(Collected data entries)
==========
<file path="config.mk">
export PLATFORM = sky130hd
export DESIGN_NAME = bcd_down_counter
export DESIGN_NICKNAME = d
export VERILOG_FILES = /design/src/rtl/bcd_down_counter.sv
export SDC_FILE = /design/constraint.sdc
export NUM_CORES = 1
export LEC_CHECK = 0
export BUFFER_PORTS_ARGS = -buffer_cell sky130_fd_sc_hd__clkbuf_2
export CORE_MARGIN = 3
export CORE_UTILIZATION = 46
export DETAILED_ROUTE_END_ITERATION = 12
export PLACE_DENSITY = 0.75
export SYNTH_ARGS = -nofsm -noshare
export SYNTH_HDL_FRONTEND = slang
export SYNTH_SLANG_ARGS = --single-unit
</file>
<file path="constraint.sdc">
create_clock -name clk -period 3.3 [get_ports clk]
set_input_delay 0.33 -clock clk [delete_from_list [all_inputs] [get_ports clk]]
set_output_delay 0.33 -clock clk [all_outputs]
set_load 0.01 [all_outputs]
</file>
<file path="src/rtl/bcd_down_counter.sv">
// Multi-digit loadable BCD down counter with per-digit borrow chain and a one-cycle underflow pulse.
// Optional AUTO_RELOAD_EN: underflow restores the last loaded value instead of wrapping to all-9s.

module bcd_digit_dec (
  input  logic [3:0] val,
  input  logic       step,
  input  logic [3:0] raw,
  output logic [3:0] nxt,
  output logic [3:0] clamped,
  output logic       is_zero
);
  always_comb begin
    nxt = val;
    if (step) nxt = (val == 4'd0) ? 4'd9 : val - 4'd1;
  end

  // Load values above 9 saturate so the state can never hold a non-BCD digit
  assign clamped = (raw > 4'd9) ? 4'd9 : raw;
  assign is_zero = (val == 4'd0);
endmodule

module bcd_down_counter #(
  parameter  int N_DIGITS = 2,
  localparam int W        = 4 * N_DIGITS
) (
  input  logic         clk,
  input  logic         reset_n,
  input  logic         load,
  input  logic [W-1:0] d,
  input  logic         en,
  output logic [W-1:0] q,
  output logic         zero,
  output logic         borrow
);
  logic [N_DIGITS-1:0][3:0] cur, dec, ld_val, raw;
  logic [N_DIGITS-1:0]      step, dz;
  logic [W-1:0]             all_nine;

  assign cur = q;
  assign raw = d;

  genvar i;
  generate
    for (i = 0; i < N_DIGITS; i++) begin : g_dig
      // Digit i steps only when every lower digit is already 0
      if (i == 0) begin : g_lsd
        assign step[i] = 1'b1;
      end else begin : g_hsd
        assign step[i] = step[i-1] & dz[i-1];
      end
      assign all_nine[4*i +: 4] = 4'd9;
      bcd_digit_dec u_dig (
        .val     (cur[i]),
        .step    (step[i]),
        .raw     (raw[i]),
        .nxt     (dec[i]),
        .clamped (ld_val[i]),
        .is_zero (dz[i])
      );
    end
  endgenerate

  assign zero = &dz;

  logic [W-1:0] wrap_val;
`ifdef AUTO_RELOAD_EN
  logic [W-1:0] reload;

  always_ff @(posedge clk or negedge reset_n) begin
    if (!reset_n)  reload <= '0;
    else if (load) reload <= ld_val;
  end

  assign wrap_val = reload;
`else
  assign wrap_val = all_nine;
`endif

  always_ff @(posedge clk or negedge reset_n) begin
    if (!reset_n) begin
      q      <= '0;
      borrow <= 1'b0;
    end else if (load) begin
      q      <= ld_val;
      borrow <= 1'b0;
    end else if (en) begin
      q      <= zero ? wrap_val : dec;
      borrow <= zero;
    end else begin
      borrow <= 1'b0;
    end
  end
endmodule

</file>
# Word level (Yosys, flattened, before mapping)
# Cells that the tools add are included.
[totals] register_bits=9 input_bits=12 out_inout_bits=10 elab_cells=23
[op_classes] add_sub_neg=2 magnitude_cmp=2 n_mux=10 n_reduce_logical=6
[ops] operator="2-to-1 mux 8 bit" count=3
[ops] operator="2-to-1 mux 4 bit" count=5
[ops] operator="> comparator 4 bit (second input constant)" count=2
[ops] operator="zero test 4 bit" count=2
[ops] operator="subtractor 4 x 1 -> 4 bit (second input constant)" count=2
[ops] operator="AND reduction 2 bit" count=2
[ops] operator="nonzero test 3 bit" count=1
[ops] operator="2-to-1 mux 1 bit" count=2
[ops] operator="nonzero test 2 bit" count=1

# Logic depth before layout (Yosys ltp)
[logic_depth] word_depth=6 mapped_depth=5 mapped_depth_nobuf=5

# By module
# From an unflattened synthesis, not the netlist that was laid out.
[hier_totals] hier_cells=75 hier_area_um2=660.6
[by_module_without_submodules] module="bcd_down_counter" n_inst=1 cells_per_inst=41 area_each_um2=457.9 seq_area_each_um2=225.2
[by_module_without_submodules] module="bcd_digit_dec" n_inst=2 cells_per_inst=17 area_each_um2=101.3 seq_area_each_um2=0.0

# Least setup slack after synthesis
# No wires, ideal clock.
[synth_path] kind="register to output" start="register q[0]" end="output zero" arrival_ps=1282 t_required_ps=2970 setup_slack_ps=1688 path_stages_with_launch=5 path_buffers=0 path_cell_list="dfrtp_1 -> inv_1 -> ha_1 -> or3b_1 -> nor2_1"
[synth_between] elab_chain_cells=2
[synth_lines] item="start: declaration" line_no="31" source="output logic [W-1:0] q,"
[synth_lines] item="start signal: assignment" line_no="84" source="q <= ld_val;"
[synth_lines] item="start signal: assignment" line_no="87" source="q <= zero ? wrap_val : dec;"
[synth_lines] item="zero test 4 bit" line_no="19" source="assign is_zero = (val == 4'd0);"
[synth_lines] item="AND reduction 2 bit" line_no="63" source="assign zero = &dz;"
[synth_lines] item="end: declaration" line_no="32" source="output logic zero,"
# Every way passes these cells.

# Worst setup path in the final report
# Same ends and word-level chain as after synthesis.

==> metrics.yaml <==
routing:
  wl_per_cell_um: 12.6
  dr_wl_met2_um: 622
  drt_iter0_drc: 17
  drc_errors: 0
  vias: 571
  top_layer: "met3"
  postRouteAntennaNets: 0
  routed_wl_um: 1340
  met3_length_um: 70
  drt_first_pass_iters: 4
  vias_per_cell: 5.39
  wl_met1_um: 645
synthesis:
  synth_warnings: 0
  syn_inst: 68
  yosys-top-cells-area: "dfrtp_1 (37%), ha_1 (8.1%), inv_1 (4.3%), nor2b_1 (4.1%), o31ai_1 (3.7%)"
  syn_avg_cell_area_sq_um: 9.03
  synth.top_cell.area_share: 0.367
  synth_fp_nets: 84
  ys_ff_latch: 9
  synth_cell_types: 31
  netlist_area_sq_um: 614
  yosysTopAreaCell: "dfrtp_1"
  yosysSeqAreaShare: 0.367
place:
  finalWeightedCongestion: 0.761
  dp_hpwl_um: 1060
  numPortBuffers: 21
  placed_cell_area_sq_um: 729
global_route:
  grt_overflow: 0
  antenna_found_initial: 0
  grt_pass1_wl_um: 2240
  track_usage: 0.161
  grt_max_degree: 19
  grt_pass1_vias: 519
final_layout:
  drive_gt1_frac: 0.272
  nets: 109
  mostFrequentLayoutCell: "clkbuf_2"
  diodes: 0
  design_area_sq_um: 766
  layout_common_cells: "clkbuf_2 (21), dfrtp_1 (9), inv_1 (7)"
  syn_to_final_growth_pct: 24.6
timing:
  finalMaxSlewViolations: 0
  tightest_slew_ps: 309
  fmax_ghz: 0.492
  skew_ps: 2.16
  rsz0062_at_grt: "no"
  fin_crit_sh: 0.616
  fin_crit_ps: 2030
  finalSetupViolCount: 0
  hold_viol: 0
  max_slew_margin: 0.794
  setup_tns_ps: 0
cts:
  worstSkewPairLatency_ps: 260
  cts_sinks: 9
  post_cts_resized: 0
  clkTransAtPathRegs_ps: 60
  cts-root-buf: "clkbuf_4"
  cts_tree: "done"
  postCtsSetupBuffers: 0
  cts_inserted_buffers: 3
  htree_levels: 1
  cts_buffer_depth: 2
  hold_buffers: 1
flow_run:
  cap_violations: 0
floorplanning:
  fp.dieW_um: 42.5
  initial_core_util: 0.525
  io_pins: 22
  core-area_sq_mm: 0.00117
  die-area_sq_mm: 0.00181
  die_h_um: 42.5
  row_count: 12
critical_path:
  worstPathRequired_ps: 2970
  crit_path_max_fanout: 5
  worstSetupStartpointType: "flop"
  endpoint_kind: "primary output"
  critPathSlowestCell: "dfrtp_1"
  cp_data_arrival_time_ps: 1700
  path_cells: "inv_1 > ha_1 > or3b_1 > nor2_1 > clkbuf_2"
  slowest_delay_ps: 410
  path_class: "flop to primary output"
power_and_ir_drop:
  cellLeakagePower_uw: 0.000384
  power_density_mw_per_mm2: 395
  ir_worst_vdd_mv: 0.259
status:
  status: "completed"
worst_hold_path:
  hold_path_class: "input pin to flop"
## state kept, by name, indices dropped and copies added (netlist names)
| register | count |
|---|---|
| borrow | 1 |
| q | 8 |
## cell type report
type                            count  area, sq um
Fill cell                         105          405
Multi-Input combinational cell     50          355
Sequential cell                     9          225
Timing Repair Buffer               22          115
Clock buffer                        4         26.3
Inverter                            7         26.3
Tap cell                           14         17.5
## cell usage after synthesis
library cell	number
o2111ai_1	1
or3b_1	2
o31ai_1	3
nor2b_1	4
nand3b_1	1
o21ai_0	2
nand3_1	1
and3_1	2
nor3b_1	1
a211o_1	1
nand2_1	4
o31a_1	1
nor2_1	5
or4b_1	1
and4bb_4	1
nor3_1	2
a211oi_1	1
and4_1	1
ha_1	4
and4b_1	1
a2bb2oi_1	1
o311ai_1	1
inv_1	7
a21oi_1	1
and2_1	1
and3b_1	1
dfrtp_1	9
o21a_1	2
o21bai_1	1
o21ai_1	3
clkbuf_1	2
## where the power goes
| group | internal, uW | switching, uW | total (uW) |
|---|---|---|---|
| registers | 121 | 13.6 | 135 |
| logic | 40.1 | 45.7 | 85.8 |
| clock network | 46.4 | 35.5 | 81.9 |
| total | 208 | 94.8 | 303 |
## layer usage
layer,vias to the layer above,global-route usage
met4,0,0.0373
met3,0,0.0687
li1,294,-
met1,264,0.217
met2,13,0.237
met5,-,0
## path summary, 6_finish.rpt
kind,start,depth (start not counted),slack (ps),to
hold / removal,d[6],3,310,q[6]
min in group asynchronous,reset_n,2,460,q[2]
hold reg to reg,q[4],2,640,q[4]
setup reg to reg,q[0],5,1640,q[5]
max in group asynchronous,reset_n,2,2650,q[3]
setup / recovery,q[0],5,1270,zero
## critical path: cells and delay by family, from the launching register on
| kind | cells | cell delay, ps |
|---|---|---|
| adder cells (fa/ha/maj) | 1 | 210 |
| buffers and inverters | 2 | 270 |
| AND/OR/NAND/NOR | 2 | 560 |
| flip-flops | 1 | 410 |
## cells by family after synthesis
| family | Yosys count | share of synthesized area |
|---|---|---|
| flip-flops | 9 | 0.367 |
| AND/OR/NAND/NOR | 28 | 0.291 |
| buffers and inverters | 9 | 0.0550 |
| adder cells (fa/ha/maj) | 4 | 0.0815 |
| AO/OA/AOI/OAI | 18 | 0.206 |
## metrics by stage
step / utilization / hold slack [ps] / std cells / total power, uW / worst slack, ps
finish: 0.654 / 308 / 106 / 303 / 1270
global route: 0.654 / 314 / 106 / 326 / 1130
CTS: 0.654 / 301 / 106 / 307 / 1260
detailed placement: 0.623 / 202 / 101 / 221 / 1550
global placement: 0.623 / 197 / 101 / 219 / 1610
floorplan: - / 34.4 / 68 / 187 / 1690
No activity file was read; power rests on OpenSTA's default activity.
==========
About this task
The answer consists of the lines above that include the word "assignment", each copied exactly.

Result
[synth_lines] item="start signal: assignment" line_no="84" source="q <= ld_val;"
[synth_lines] item="start signal: assignment" line_no="87" source="q <= zero ? wrap_val : dec;"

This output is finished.